Some people eat pigeon meat. That makes me feel sick.
David Blakely is the boss of the company. He is only thirty-seven, but looks older, probably because of the stress. He has his own office not far from my desk. It is made from partitions which are half glass, but he has blinds on every wall so that he can shut out the work force.
He rarely speaks to me so I am surprised when he pops his head round the door of his office and beckons me over. At first I look to see if anyone is standing nearby, but he points at me and beckons again.
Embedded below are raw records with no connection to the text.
==> config.mk <==
export PLATFORM = sky130hd
export DESIGN_NAME = speaker_gain_from_polar_location
export DESIGN_NICKNAME = d
export VERILOG_FILES = /design/src/sgp_pkg.sv /design/src/sgp_div.sv /design/src/sgp_mul.sv /design/src/speaker_gain_from_polar_location.sv
export SDC_FILE = /design/constraint.sdc
export NUM_CORES = 2
export LEC_CHECK = 0
export BUFFER_PORTS_ARGS = -buffer_cell sky130_fd_sc_hd__buf_2
export CAP_MARGIN = 20
export CORE_MARGIN = 2
export CORE_UTILIZATION = 41
export CTS_CLUSTER_DIAMETER = 80
export DETAILED_ROUTE_END_ITERATION = 16
export SKIP_CTS_REPAIR_TIMING = 1
export SYNTH_ARGS = -nofsm -noshare
export SYNTH_HDL_FRONTEND = slang
export SYNTH_SLANG_ARGS = --single-unit
==> constraint.sdc <==
create_clock -name clk -period 8.5 [get_ports clk]
set_clock_uncertainty 0.15 [all_clocks]
set_input_delay 1.275 -clock clk [delete_from_list [all_inputs] [get_ports clk]]
set_output_delay 1.275 -clock clk [all_outputs]
set_load 0.01 [all_outputs]
==> src/sgp_pkg.sv <==
`timescale 1ns / 1ps
`default_nettype none

package sgp_pkg;

    localparam int RESULT_LIMIT     = 16;
    localparam int DEF_MAX_CHANNELS = 16;
    localparam int CC_W             = 5;
    localparam logic [CC_W-1:0] CC_RESET = 5'd8;

    // sine polynomial coefficients, Q15
    localparam int SIN_A = 51472;
    localparam int SIN_B = 21023;
    localparam int SIN_C = 2320;

    // divider widths: remainder, quotient, step count
    localparam int RW = 36;
    localparam int QW = 32;
    localparam int SW = 6;

    localparam logic [SW-1:0] STEPS_PHI  = 6'd17;
    localparam logic [SW-1:0] STEPS_WGT  = 6'd32;
    localparam logic [SW-1:0] STEPS_GAIN = 6'd17;

    typedef struct packed {
        logic [15:0]        time_stamp;
        logic signed [15:0] angle;
        logic [15:0]        radius;
    } in_t;

    typedef struct packed {
        logic [3:0]  channel;
        logic [15:0] gain;
        logic [15:0] stamp_out;
        logic        last;
    } out_t;

    typedef struct packed {
        logic          start;
        logic [SW-1:0] steps;
        logic [RW-1:0] rem;
        logic [QW-1:0] bits;
        logic [RW-1:0] divisor;
    } div_req_t;

    typedef struct packed {
        logic          done;
        logic [QW-1:0] quot;
    } div_rsp_t;

endpackage

`default_nettype wire

==> src/sgp_div.sv <==
`timescale 1ns / 1ps
`default_nettype none

module sgp_div
    import sgp_pkg::*;
(
    input  wire logic     clk,
    input  wire logic     rst_n,
    input  wire div_req_t req,
    output div_rsp_t      rsp
);

    logic [RW-1:0] rem_reg, rem_next;
    logic [RW-1:0] div_reg;
    logic [QW-1:0] bits_reg;
    logic [QW-1:0] quo_reg;
    logic [SW-1:0] cnt_reg;
    logic          run_reg;
    logic          done_reg;
    logic [RW:0]   trial;
    logic          ge;

    // one quotient bit per cycle, restoring
    assign trial = {rem_reg, bits_reg[QW-1]};
    assign ge    = trial >= {1'b0, div_reg};

    always_comb
    begin
        if (ge)
        begin
            rem_next = RW'(trial - {1'b0, div_reg});
        end
        else
        begin
            rem_next = trial[RW-1:0];
        end
    end

    always_ff @(posedge clk or negedge rst_n)
    begin
        if (!rst_n)
        begin
            run_reg  <= 1'b0;
            cnt_reg  <= '0;
            done_reg <= 1'b0;
        end
        else
        begin
            done_reg <= run_reg && (cnt_reg == SW'(1));
            if (req.start)
            begin
                run_reg <= 1'b1;
                cnt_reg <= req.steps;
            end
            else if (run_reg)
            begin
                cnt_reg <= cnt_reg - SW'(1);
                if (cnt_reg == SW'(1))
                begin
                    run_reg <= 1'b0;
                end
            end
        end
    end

    always_ff @(posedge clk)
    begin
        if (req.start)
        begin
            rem_reg  <= req.rem;
            bits_reg <= req.bits;
            div_reg  <= req.divisor;
            quo_reg  <= '0;
        end
        else if (run_reg)
        begin
            rem_reg  <= rem_next;
            bits_reg <= {bits_reg[QW-2:0], 1'b0};
            quo_reg  <= {quo_reg[QW-2:0], ge};
        end
    end

    assign rsp.done = done_reg;
    assign rsp.quot = quo_reg;

endmodule

`default_nettype wire

==> src/sgp_mul.sv <==
`timescale 1ns / 1ps
`default_nettype none

module sgp_mul
(
    input  wire logic               clk,
    input  wire logic signed [17:0] a,
    input  wire logic signed [17:0] b,
    output logic signed [35:0]      p
);

    logic signed [35:0] p_reg;

    always_ff @(posedge clk)
    begin
        p_reg <= a * b;
    end

    assign p = p_reg;

endmodule

`default_nettype wire

==> src/speaker_gain_from_polar_location.sv <==
`timescale 1ns / 1ps
`default_nettype none
// one input beat computes the weights speaker by speaker (17-step phase divide,
// six passes through the shared multiplier, 32-step weight divide), then the gains
// speaker by speaker with 17-step gain divides; while the output register stays
// stalled the sequencer waits before loading the next gain
// the next input beat is taken once the last gain is loaded into the output register
// rst_n clears the sequencer, the output valid and sets channel_count to 8; no clearing pass

module speaker_gain_from_polar_location
    import sgp_pkg::*;
#(
    parameter int MAX_CHANNELS = DEF_MAX_CHANNELS
)(
    input  wire logic            clk,
    input  wire logic            rst_n,
    input  wire logic            in_valid,
    output logic                 in_stall,
    input  wire in_t             in_data,
    output logic                 out_valid,
    input  wire logic            out_stall,
    output out_t                 out_data,
    input  wire logic            cfg_write,
    input  wire logic [CC_W-1:0] cfg_data
);

    localparam int LIMIT = (MAX_CHANNELS < RESULT_LIMIT) ? MAX_CHANNELS : RESULT_LIMIT;
    localparam int CNT_W = $clog2(LIMIT + 1);
    localparam int IDX_W = (LIMIT > 1) ? $clog2(LIMIT) : 1;

    typedef enum logic [14:0] {
        S_IDLE  = 15'b000000000000001,
        S_PHI   = 15'b000000000000010,
        S_PHI_W = 15'b000000000000100,
        S_MUU   = 15'b000000000001000,
        S_MC    = 15'b000000000010000,
        S_MB    = 15'b000000000100000,
        S_MA    = 15'b000000001000000,
        S_MRR   = 15'b000000010000000,
        S_MRC   = 15'b000000100000000,
        S_DSQ   = 15'b000001000000000,
        S_WDV   = 15'b000010000000000,
        S_WDV_W = 15'b000100000000000,
        S_GDV   = 15'b001000000000000,
        S_GDV_W = 15'b010000000000000,
        S_GOUT  = 15'b100000000000000
    } state_t;

    state_t state_reg, state_next;

    logic [CC_W-1:0]  cc_reg;
    logic [CNT_W-1:0] n_reg;
    logic [CNT_W-1:0] i_reg;
    logic [15:0]      stamp_reg;
    logic [15:0]      ang_reg;
    logic [15:0]      r_reg;
    logic [15:0]      u_reg;
    logic             neg_reg;
    logic [16:0]      u2_reg;
    logic signed [17:0] c_reg;
    logic [32:0]      rr_reg;
    logic [RW-1:0]    den_reg;
    logic [RW-1:0]    sum_reg;
    logic [QW-1:0]    w_mem [LIMIT];
    logic             out_valid_reg;
    out_t             out_data_reg;

    logic [CNT_W-1:0]   n_eff;
    logic               is_last;
    logic [CNT_W:0]     i_inc;
    logic               out_load;
    logic [15:0]        diff;
    logic [15:0]        s_ang;
    logic [15:0]        u_raw;
    logic [16:0]        t_p;
    logic [16:0]        t_clamp;
    logic signed [17:0] mul_a, mul_b;
    logic signed [35:0] mul_p;
    logic signed [36:0] d2;
    logic [47:0]        gain_dvd;
    logic [QW-1:0]      w_rd;
    div_req_t           div_req;
    div_rsp_t           div_rsp;

    sgp_mul u_mul
    (
        .clk (clk),
        .a   (mul_a),
        .b   (mul_b),
        .p   (mul_p)
    );

    sgp_div u_div
    (
        .clk   (clk),
        .rst_n (rst_n),
        .req   (div_req),
        .rsp   (div_rsp)
    );

    always_comb
    begin
        if (cc_reg == '0)
        begin
            n_eff = CNT_W'(1);
        end
        else if (cc_reg > CC_W'(LIMIT))
        begin
            n_eff = CNT_W'(LIMIT);
        end
        else
        begin
            n_eff = CNT_W'(cc_reg);
        end
    end

    assign i_inc    = {1'b0, i_reg} + (CNT_W + 1)'(1);
    assign is_last  = i_inc == {1'b0, n_reg};
    assign in_stall = state_reg != S_IDLE;
    assign out_load = (state_reg == S_GOUT) && (!out_valid_reg || !out_stall);
    assign w_rd     = w_mem[i_reg[IDX_W-1:0]];

    // quarter-wave fold of the speaker-relative angle, cosine as shifted sine
    assign diff  = ang_reg - div_rsp.quot[15:0];
    assign s_ang = diff + 16'd16384;
    assign u_raw = {1'b0, s_ang[13:0], 1'b0};

    assign t_p     = mul_p[31:15];
    assign t_clamp = (t_p > 17'd32768) ? 17'd32768 : t_p;

    assign d2 = $signed({4'b0, rr_reg}) + (37'sd1 <<< 30) - $signed({mul_p, 1'b0});
    assign gain_dvd = {w_rd, 16'b0} + {13'b0, sum_reg[RW-1:1]};

    always_comb
    begin
        mul_a = $signed({2'b0, u_reg});
        mul_b = $signed({2'b0, u_reg});
        unique case (state_reg)
            S_MC:
            begin
                mul_a = $signed(18'(SIN_C));
                mul_b = $signed({1'b0, t_p});
            end
            S_MB:
            begin
                mul_a = $signed(18'(SIN_B)) - $signed({1'b0, t_p});
                mul_b = $signed({1'b0, u2_reg});
            end
            S_MA:
            begin
                mul_a = $signed(18'(SIN_A)) - $signed({1'b0, t_p});
                mul_b = $signed({2'b0, u_reg});
            end
            S_MRR:
            begin
                mul_a = $signed({2'b0, r_reg});
                mul_b = $signed({2'b0, r_reg});
            end
            S_MRC:
            begin
                mul_a = $signed({2'b0, r_reg});
                mul_b = c_reg;
            end
            default:
            begin
                mul_a = $signed({2'b0, u_reg});
                mul_b = $signed({2'b0, u_reg});
            end
        endcase
    end

    always_comb
    begin
        div_req.start   = 1'b0;
        div_req.steps   = STEPS_PHI;
        div_req.rem     = RW'(i_reg >> 1);
        div_req.bits    = {i_reg[0], 31'b0};
        div_req.divisor = RW'(n_reg);
        unique case (state_reg)
            S_PHI:
            begin
                div_req.start = 1'b1;
            end
            S_WDV:
            begin
                // 2^60 / den: 2^28 preloaded as the remainder, 32 zero bits shifted in
                div_req.start   = 1'b1;
                div_req.steps   = STEPS_WGT;
                div_req.rem     = RW'(1) << 28;
                div_req.bits    = '0;
                div_req.divisor = den_reg;
            end
            S_GDV:
            begin
                div_req.start   = 1'b1;
                div_req.steps   = STEPS_GAIN;
                div_req.rem     = RW'(gain_dvd[47:17]);
                div_req.bits    = {gain_dvd[16:0], 15'b0};
                div_req.divisor = sum_reg;
            end
            default:
            begin
                div_req.start = 1'b0;
            end
        endcase
    end

    always_comb
    begin
        state_next = state_reg;
        unique case (state_reg)
            S_IDLE:  if (in_valid) state_next = S_PHI;
            S_PHI:   state_next = S_PHI_W;
            S_PHI_W: if (div_rsp.done) state_next = S_MUU;
            S_MUU:   state_next = S_MC;
            S_MC:    state_next = S_MB;
            S_MB:    state_next = S_MA;
            S_MA:    state_next = S_MRR;
            S_MRR:   state_next = S_MRC;
            S_MRC:   state_next = S_DSQ;
            S_DSQ:   state_next = S_WDV;
            S_WDV:   state_next = S_WDV_W;
            S_WDV_W:
            begin
                if (div_rsp.done)
                begin
                    state_next = is_last ? S_GDV : S_PHI;
                end
            end
            S_GDV:   state_next = S_GDV_W;
            S_GDV_W: if (div_rsp.done) state_next = S_GOUT;
            S_GOUT:
            begin
                if (out_load)
                begin
                    state_next = is_last ? S_IDLE : S_GDV;
                end
            end
            default: state_next = S_IDLE;
        endcase
    end

    always_ff @(posedge clk or negedge rst_n)
    begin
        if (!rst_n)
        begin
            state_reg     <= S_IDLE;
            cc_reg        <= CC_RESET;
            i_reg         <= '0;
            out_valid_reg <= 1'b0;
        end
        else
        begin
            state_reg <= state_next;
            if (cfg_write)
            begin
                cc_reg <= cfg_data;
            end
            if (state_reg == S_IDLE)
            begin
                i_reg <= '0;
            end
            else if ((state_reg == S_WDV_W) && div_rsp.done)
            begin
                i_reg <= is_last ? '0 : i_inc[CNT_W-1:0];
            end
            else if (out_load && !is_last)
            begin
                i_reg <= i_inc[CNT_W-1:0];
            end
            if (out_load)
            begin
                out_valid_reg <= 1'b1;
            end
            else if (!out_stall)
            begin
                out_valid_reg <= 1'b0;
            end
        end
    end

    always_ff @(posedge clk)
    begin
        unique case (state_reg)
            S_IDLE:
            begin
                n_reg     <= n_eff;
                stamp_reg <= in_data.time_stamp;
                ang_reg   <= in_data.angle;
                r_reg     <= in_data.radius;
                sum_reg   <= '0;
            end
            S_PHI_W:
            begin
                u_reg   <= s_ang[14] ? (16'd32768 - u_raw) : u_raw;
                neg_reg <= s_ang[15];
            end
            S_MC:
            begin
                u2_reg <= t_p;
            end
            S_MRR:
            begin
                c_reg <= neg_reg ? -$signed({1'b0, t_clamp}) : $signed({1'b0, t_clamp});
            end
            S_MRC:
            begin
                rr_reg <= mul_p[32:0];
            end
            S_DSQ:
            begin
                den_reg <= (d2[36] ? RW'(0) : d2[RW-1:0]) + (RW'(1) << 29);
            end
            S_WDV_W:
            begin
                if (div_rsp.done)
                begin
                    w_mem[i_reg[IDX_W-1:0]] <= div_rsp.quot;
                    sum_reg <= sum_reg + RW'(div_rsp.quot);
                end
            end
            S_GOUT:
            begin
                if (out_load)
                begin
                    out_data_reg.channel   <= 4'(i_reg);
                    out_data_reg.gain      <= (div_rsp.quot[QW-1:16] != '0) ? 16'hFFFF
                                              : div_rsp.quot[15:0];
                    out_data_reg.stamp_out <= stamp_reg;
                    out_data_reg.last      <= is_last;
                end
            end
            default:
            begin
            end
        endcase
    end

    assign out_valid = out_valid_reg;
    assign out_data  = out_data_reg;

    // divider results only land while the sequencer waits for them
    a_div_done_in_wait: assert property (@(posedge clk) disable iff (!rst_n)
        div_rsp.done |-> (state_reg == S_PHI_W || state_reg == S_WDV_W
                          || state_reg == S_GDV_W))
        else $error("divider done outside a wait state");

    a_sum_nonzero: assert property (@(posedge clk) disable iff (!rst_n)
        (state_reg == S_GDV) |-> (sum_reg != '0))
        else $error("gain divide started with zero weight sum");

    a_channel_range: assert property (@(posedge clk) disable iff (!rst_n)
        out_valid_reg |-> ({1'b0, out_data_reg.channel} < 5'(n_reg)))
        else $error("output channel beyond speaker count");

    a_last_ends_item: assert property (@(posedge clk) disable iff (!rst_n)
        (out_load && is_last) |=> (state_reg == S_IDLE))
        else $error("final speaker beat did not end the item");

endmodule

`default_nettype wire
I push my chair back, still hesitant even though there is no doubt now as to who he is beckoning. I glance around the office and forty heads duck back behind their computer screens. Edith is in the midst of making tea so ducks behind the kettle, pretending to hunt for a dropped sugar sachet.
My legs are starting to feel weightless. I hope that the reps will stay behind their screens while I make my way to the office. If I feel them watching I will think too much about how I am walking and then walking will seem like an alien activity.
I stand and begin the journey. I focus on a spot just to the left of the boss's head, desperately trying not to think about what my legs are doing. I reach the office without stumbling and fall into a chair facing Blakely who has already sat down. "Thanks for coming," he says, as if I had received a formal invitation.
I nod.
"I'm afraid I have some rather bad news."
For a brief moment I think that someone I know has died, but it is far worse than that.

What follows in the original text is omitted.